Per l’applicazione delle linee guida è stato costituito un apposito Tavolo tecnico regionale della prevenzione primaria sulla ludopatia, che dovrebbe servire come «start up – così si legge nel documento – di un percorso evolutivo». A livello provinciale invece le Asp devono dotarsi di un proprio Piano d’azione locale. Previsto anche qui un coinvolgimento degli enti locali e del «privato sociale organizzato e competente», nonché di «associazioni di volontariato interessate al fenomeno».
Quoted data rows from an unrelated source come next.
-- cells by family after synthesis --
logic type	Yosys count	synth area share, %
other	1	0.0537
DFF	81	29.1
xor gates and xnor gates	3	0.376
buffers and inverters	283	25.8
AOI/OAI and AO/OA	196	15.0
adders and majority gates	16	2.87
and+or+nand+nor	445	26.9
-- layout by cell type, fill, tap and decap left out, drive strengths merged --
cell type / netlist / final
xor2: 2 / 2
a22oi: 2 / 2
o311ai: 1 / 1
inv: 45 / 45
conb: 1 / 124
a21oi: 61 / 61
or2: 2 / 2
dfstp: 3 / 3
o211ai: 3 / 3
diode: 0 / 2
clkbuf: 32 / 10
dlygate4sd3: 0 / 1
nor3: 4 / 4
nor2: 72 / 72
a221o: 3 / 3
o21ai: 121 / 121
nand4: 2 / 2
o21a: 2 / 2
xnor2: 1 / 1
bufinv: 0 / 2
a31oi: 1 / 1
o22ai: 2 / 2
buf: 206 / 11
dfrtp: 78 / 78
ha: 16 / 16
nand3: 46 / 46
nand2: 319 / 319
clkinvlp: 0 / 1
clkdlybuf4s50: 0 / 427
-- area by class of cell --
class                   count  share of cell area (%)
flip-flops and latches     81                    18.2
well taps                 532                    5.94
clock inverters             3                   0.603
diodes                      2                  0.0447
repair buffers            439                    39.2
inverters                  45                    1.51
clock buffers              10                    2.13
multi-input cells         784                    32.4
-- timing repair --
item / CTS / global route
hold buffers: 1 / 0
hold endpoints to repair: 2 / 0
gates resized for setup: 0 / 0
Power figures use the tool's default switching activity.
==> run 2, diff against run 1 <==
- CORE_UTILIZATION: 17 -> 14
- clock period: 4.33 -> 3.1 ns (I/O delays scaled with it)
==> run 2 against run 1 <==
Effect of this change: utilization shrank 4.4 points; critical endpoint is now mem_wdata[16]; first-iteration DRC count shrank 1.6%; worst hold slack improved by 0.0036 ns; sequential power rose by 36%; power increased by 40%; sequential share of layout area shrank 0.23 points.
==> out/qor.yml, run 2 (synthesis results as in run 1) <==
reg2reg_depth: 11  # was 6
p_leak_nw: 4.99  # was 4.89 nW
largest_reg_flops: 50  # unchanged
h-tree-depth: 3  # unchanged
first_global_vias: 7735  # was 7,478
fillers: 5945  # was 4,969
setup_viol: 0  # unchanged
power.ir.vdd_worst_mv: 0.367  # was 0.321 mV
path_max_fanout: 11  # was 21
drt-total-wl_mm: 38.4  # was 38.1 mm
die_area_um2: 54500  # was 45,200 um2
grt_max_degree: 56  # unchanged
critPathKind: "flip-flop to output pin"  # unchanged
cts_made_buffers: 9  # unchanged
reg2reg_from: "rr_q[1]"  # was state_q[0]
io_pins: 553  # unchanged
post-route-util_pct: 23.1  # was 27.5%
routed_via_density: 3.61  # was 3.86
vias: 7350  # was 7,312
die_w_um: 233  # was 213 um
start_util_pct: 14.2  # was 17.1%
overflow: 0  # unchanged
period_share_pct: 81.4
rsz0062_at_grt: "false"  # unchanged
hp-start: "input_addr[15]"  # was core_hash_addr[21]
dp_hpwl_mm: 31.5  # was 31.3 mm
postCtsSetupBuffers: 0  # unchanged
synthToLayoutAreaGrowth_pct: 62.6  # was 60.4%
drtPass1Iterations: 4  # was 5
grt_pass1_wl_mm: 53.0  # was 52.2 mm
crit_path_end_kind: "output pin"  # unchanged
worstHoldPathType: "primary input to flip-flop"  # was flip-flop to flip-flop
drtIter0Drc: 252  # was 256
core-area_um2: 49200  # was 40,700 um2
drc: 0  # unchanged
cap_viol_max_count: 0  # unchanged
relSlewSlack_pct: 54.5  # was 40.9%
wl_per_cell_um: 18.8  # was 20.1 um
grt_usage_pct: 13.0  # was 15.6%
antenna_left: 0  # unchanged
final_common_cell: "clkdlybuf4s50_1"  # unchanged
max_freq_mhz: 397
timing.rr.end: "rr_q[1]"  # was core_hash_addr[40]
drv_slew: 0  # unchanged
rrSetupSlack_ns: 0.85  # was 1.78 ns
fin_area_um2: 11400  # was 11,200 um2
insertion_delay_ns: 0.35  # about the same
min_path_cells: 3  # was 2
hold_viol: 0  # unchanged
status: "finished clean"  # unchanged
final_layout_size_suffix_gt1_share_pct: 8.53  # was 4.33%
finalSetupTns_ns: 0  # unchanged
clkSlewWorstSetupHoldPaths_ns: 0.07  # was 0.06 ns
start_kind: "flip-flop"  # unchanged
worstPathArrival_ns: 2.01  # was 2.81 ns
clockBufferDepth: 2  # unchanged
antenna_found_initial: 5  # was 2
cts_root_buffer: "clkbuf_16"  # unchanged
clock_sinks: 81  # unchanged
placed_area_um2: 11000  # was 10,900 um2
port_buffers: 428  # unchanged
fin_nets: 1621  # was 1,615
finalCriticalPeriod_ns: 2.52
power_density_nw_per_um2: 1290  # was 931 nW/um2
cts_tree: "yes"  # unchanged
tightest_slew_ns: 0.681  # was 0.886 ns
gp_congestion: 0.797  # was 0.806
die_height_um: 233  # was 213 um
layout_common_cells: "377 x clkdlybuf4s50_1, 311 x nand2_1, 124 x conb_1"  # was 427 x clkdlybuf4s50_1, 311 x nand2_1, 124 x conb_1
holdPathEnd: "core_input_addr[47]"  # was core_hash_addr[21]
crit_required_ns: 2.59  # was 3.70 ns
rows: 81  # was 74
===== src/rtl/lfsr_prpg.sv =====
// BIST pattern generator / signature register: ring rotate, Fibonacci LFSR,
// MISR compaction and serial scan shift over one WIDTH-bit register.
module lfsr_prpg #(
  parameter int unsigned WIDTH   = 8,
  parameter logic [31:0] TAPS    = 32'h0000_00B8,
  parameter logic [31:0] SEED    = 32'h0000_0001,
  parameter int unsigned NUM_PAT = 255
) (
  input  logic             clk,
  input  logic             reset,
  input  logic             enb,
  input  logic             load,
  input  logic [WIDTH-1:0] seed_in,
  input  logic [1:0]       mode,
  input  logic [WIDTH-1:0] data_in,
  input  logic             scan_in,
  output logic [WIDTH-1:0] out,
  output logic             scan_out,
  output logic             done,
  output logic             lockup
);

  localparam int unsigned      CW       = $clog2(NUM_PAT + 1);
  localparam logic [WIDTH-1:0] TAPS_W   = TAPS[WIDTH-1:0];
  localparam logic [WIDTH-1:0] SEED_W   = SEED[WIDTH-1:0];
  localparam logic [CW-1:0]    LAST_CNT = CW'(NUM_PAT - 1);
  localparam logic [CW-1:0]    CNT_ONE  = CW'(1);
  localparam logic [WIDTH-1:0] ALL_ZERO = {WIDTH{1'b0}};

  typedef enum logic [1:0] {
    MODE_RING = 2'b00,
    MODE_LFSR = 2'b01,
    MODE_MISR = 2'b10,
    MODE_SCAN = 2'b11
  } mode_e;

  // XOR-reduction of the tapped state bits.
  function automatic logic feedback(input logic [WIDTH-1:0] state);
    return ^(state & TAPS_W);
  endfunction

  function automatic logic [WIDTH-1:0] shift_in(input logic [WIDTH-1:0] state,
                                               input logic             bit_in);
    return {state[WIDTH-2:0], bit_in};
  endfunction

  logic [WIDTH-1:0] out_q, out_d;
  logic [CW-1:0]    cnt_q, cnt_d;
  logic             done_q, done_d;
  logic             lockup_q, lockup_d;
  mode_e            mode_s;

  assign mode_s = mode_e'(mode);

  // Next-state: load beats advance; advancing stops once the pattern budget is spent.
  always_comb begin
    out_d    = out_q;
    cnt_d    = cnt_q;
    done_d   = done_q;
    lockup_d = 1'b0;
    if (load) begin
      out_d  = seed_in;
      cnt_d  = {CW{1'b0}};
      done_d = 1'b0;
    end else if (enb && !done_q) begin
      cnt_d  = cnt_q + CNT_ONE;
      done_d = (cnt_q == LAST_CNT);
      case (mode_s)
        MODE_RING: out_d = shift_in(out_q, out_q[WIDTH-1]);
        MODE_LFSR: begin
          // The all-zero state is a fixed point of the LFSR, so re-seed it.
          if (out_q == ALL_ZERO) begin
            out_d    = SEED_W;
            lockup_d = 1'b1;
          end else begin
            out_d    = shift_in(out_q, feedback(out_q));
          end
        end
        MODE_MISR: out_d = shift_in(out_q, feedback(out_q)) ^ data_in;
        MODE_SCAN: out_d = shift_in(out_q, scan_in);
        default:   out_d = out_q;
      endcase
    end else begin
      out_d = out_q;
    end
  end

  // State register with synchronous active-low reset.
  always_ff @(posedge clk) begin
    if (!reset) begin
      out_q    <= SEED_W;
      cnt_q    <= {CW{1'b0}};
      done_q   <= 1'b0;
      lockup_q <= 1'b0;
    end else begin
      out_q    <= out_d;
      cnt_q    <= cnt_d;
      done_q   <= done_d;
      lockup_q <= lockup_d;
    end
  end

  assign out      = out_q;
  assign scan_out = out_q[WIDTH-1];
  assign done     = done_q;
  assign lockup   = lockup_q;

endmodule
<file path="src/rtl/random_server.sv">
// random_server: round-robin arbitrated front end for a shared Fibonacci LFSR.
// Each grant hands out the current LFSR word for one cycle, then the LFSR
// advances one step. Seeding and all-zero recovery are handled internally.
module random_server #(
   parameter int               WIDTH = 3,
   parameter logic [WIDTH-1:0] TAPS  = 3'b101,
   parameter logic [WIDTH-1:0] SEED  = 3'b001,
   parameter int               N_REQ = 4
) (
   input  logic             clk,
   input  logic             reset,
   input  logic             seed_load,
   input  logic [WIDTH-1:0] seed,
   input  logic [N_REQ-1:0] req,
   output logic [N_REQ-1:0] grant,
   output logic             rand_valid,
   output logic [WIDTH-1:0] rand_data,
   output logic             busy
);

   localparam int               PTR_W    = $clog2(N_REQ);
   localparam logic [PTR_W:0]   N_REQ_L  = (PTR_W+1)'(N_REQ);
   localparam logic [PTR_W-1:0] LAST_IDX = PTR_W'(N_REQ - 1);

   typedef enum logic [1:0] {
      ST_IDLE  = 2'b00,
      ST_GRANT = 2'b01,
      ST_WAIT  = 2'b10
   } state_t;

   // One Fibonacci step: shift left, feedback from the tapped bits.
   function automatic logic [WIDTH-1:0] f_lfsr_step(input logic [WIDTH-1:0] v);
      return {v[WIDTH-2:0], ^(v & TAPS)};
   endfunction

   state_t             r_state, w_state_next;
   logic [WIDTH-1:0]   r_lfsr, w_lfsr_next;
   logic [PTR_W-1:0]   r_rr_ptr, w_rr_ptr_next;
   logic [PTR_W-1:0]   r_owner, w_owner_next;
   logic [N_REQ-1:0]   r_grant, w_grant_next;
   logic               r_valid, w_valid_next;
   logic [WIDTH-1:0]   r_data, w_data_next;
   logic               r_busy;
   logic               w_found;
   logic [PTR_W-1:0]   w_winner;

   // Round-robin search: first requester at or above rr_ptr, wrapping.
   always_comb begin
      logic [PTR_W:0] idx;
      w_found  = 1'b0;
      w_winner = '0;
      idx      = '0;
      for (int i = 0; i < N_REQ; i++) begin
         idx = {1'b0, r_rr_ptr} + (PTR_W+1)'(i);
         if (idx >= N_REQ_L) begin
            idx = idx - N_REQ_L;
         end else begin
            idx = idx;
         end
         if (!w_found && req[idx[PTR_W-1:0]]) begin
            w_found  = 1'b1;
            w_winner = idx[PTR_W-1:0];
         end else begin
            w_found  = w_found;
         end
      end
   end

   // Next-state, next-output and LFSR update decisions.
   always_comb begin
      w_state_next  = r_state;
      w_rr_ptr_next = r_rr_ptr;
      w_owner_next  = r_owner;
      w_grant_next  = '0;
      w_valid_next  = 1'b0;
      w_data_next   = '0;
      w_lfsr_next   = r_lfsr;

      case (r_state)
         ST_IDLE: begin
            if (w_found) begin
               w_state_next = ST_GRANT;
               w_grant_next = {{(N_REQ-1){1'b0}}, 1'b1} << w_winner;
               w_valid_next = 1'b1;
               w_data_next  = r_lfsr;
               w_owner_next = w_winner;
            end else begin
               w_state_next = ST_IDLE;
            end
         end
         ST_GRANT: begin
            w_lfsr_next   = f_lfsr_step(r_lfsr);
            w_rr_ptr_next = (r_owner == LAST_IDX) ? '0 : r_owner + PTR_W'(1);
            if (req[r_owner]) begin
               w_state_next = ST_WAIT;
            end else begin
               w_state_next = ST_IDLE;
            end
         end
         ST_WAIT: begin
            if (req[r_owner]) begin
               w_state_next = ST_WAIT;
            end else begin
               w_state_next = ST_IDLE;
            end
         end
         default: begin
            w_state_next = ST_IDLE;
         end
      endcase

      // Seed load beats the grant advance; a zero seed maps to SEED.
      if (seed_load) begin
         w_lfsr_next = (seed == '0) ? SEED : seed;
      end else if (r_lfsr == '0) begin
         w_lfsr_next = SEED;
      end else begin
         w_lfsr_next = w_lfsr_next;
      end
   end

   // State, LFSR, pointer and registered outputs.
   always_ff @(posedge clk or negedge reset) begin
      if (!reset) begin
         r_state  <= ST_IDLE;
         r_lfsr   <= SEED;
         r_rr_ptr <= '0;
         r_owner  <= '0;
         r_grant  <= '0;
         r_valid  <= 1'b0;
         r_data   <= '0;
         r_busy   <= 1'b0;
      end else begin
         r_state  <= w_state_next;
         r_lfsr   <= w_lfsr_next;
         r_rr_ptr <= w_rr_ptr_next;
         r_owner  <= w_owner_next;
         r_grant  <= w_grant_next;
         r_valid  <= w_valid_next;
         r_data   <= w_data_next;
         r_busy   <= (w_state_next != ST_IDLE);
      end
   end

   assign grant      = r_grant;
   assign rand_valid = r_valid;
   assign rand_data  = r_data;
   assign busy       = r_busy;

endmodule

</file>
File: config.mk
export PLATFORM = sky130hd
export DESIGN_NAME = dino_sfx_player
export DESIGN_NICKNAME = d
export VERILOG_FILES = /design/src/rtl/dino_sfx_player.sv
export SDC_FILE = /design/constraint.sdc
export NUM_CORES = 1
export LEC_CHECK = 0
export CAP_MARGIN = 5
export CORE_MARGIN = 3
export CORE_UTILIZATION = 48
export DETAILED_ROUTE_END_ITERATION = 16
export HOLD_SLACK_MARGIN = 0.1
export PLACE_DENSITY = 0.77
export SLEW_MARGIN = 40
export SYNTH_ARGS = -nofsm -noshare
export SYNTH_HDL_FRONTEND = slang
export SYNTH_SLANG_ARGS = --single-unit
File: constraint.sdc
create_clock -name clk -period 2.1 [get_ports clk]
set_input_delay 0.42 -clock clk [delete_from_list [all_inputs] [get_ports clk]]
set_output_delay 0.42 -clock clk [all_outputs]
set_load 0.005 [all_outputs]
Se è vero che «non esistono studi e dati epidemiologici accreditati in grado di quantificare correttamente il problema» – come dimensione, diffusione ed eventuale evoluzione -, è da apprezzare il tentativo dell’assessorato regionale alla Salute di fornire delle stime ricavate direttamente dai Ser.T. Gli ultimi dati disponibili si riferiscono al 2013 e indicano 1049 giocatori patologici. Un numero poco credibile in una Regione da cinque milioni di persone, e infatti il lavoro si riferisce unicamente alle strutture statali. In ogni caso nel documento si sottolinea che «questi dati dimostrano chiaramente come il numero complessivo dei giocatori patologici assistiti dai Ser.T. nell’arco di un solo anno si sia quasi raddoppiato». Particolare attenzione viene posta al gioco d’azzardo online e a quello giovanile, spesso correlato con l’utilizzo di tablet e smartphone e relative applicazioni.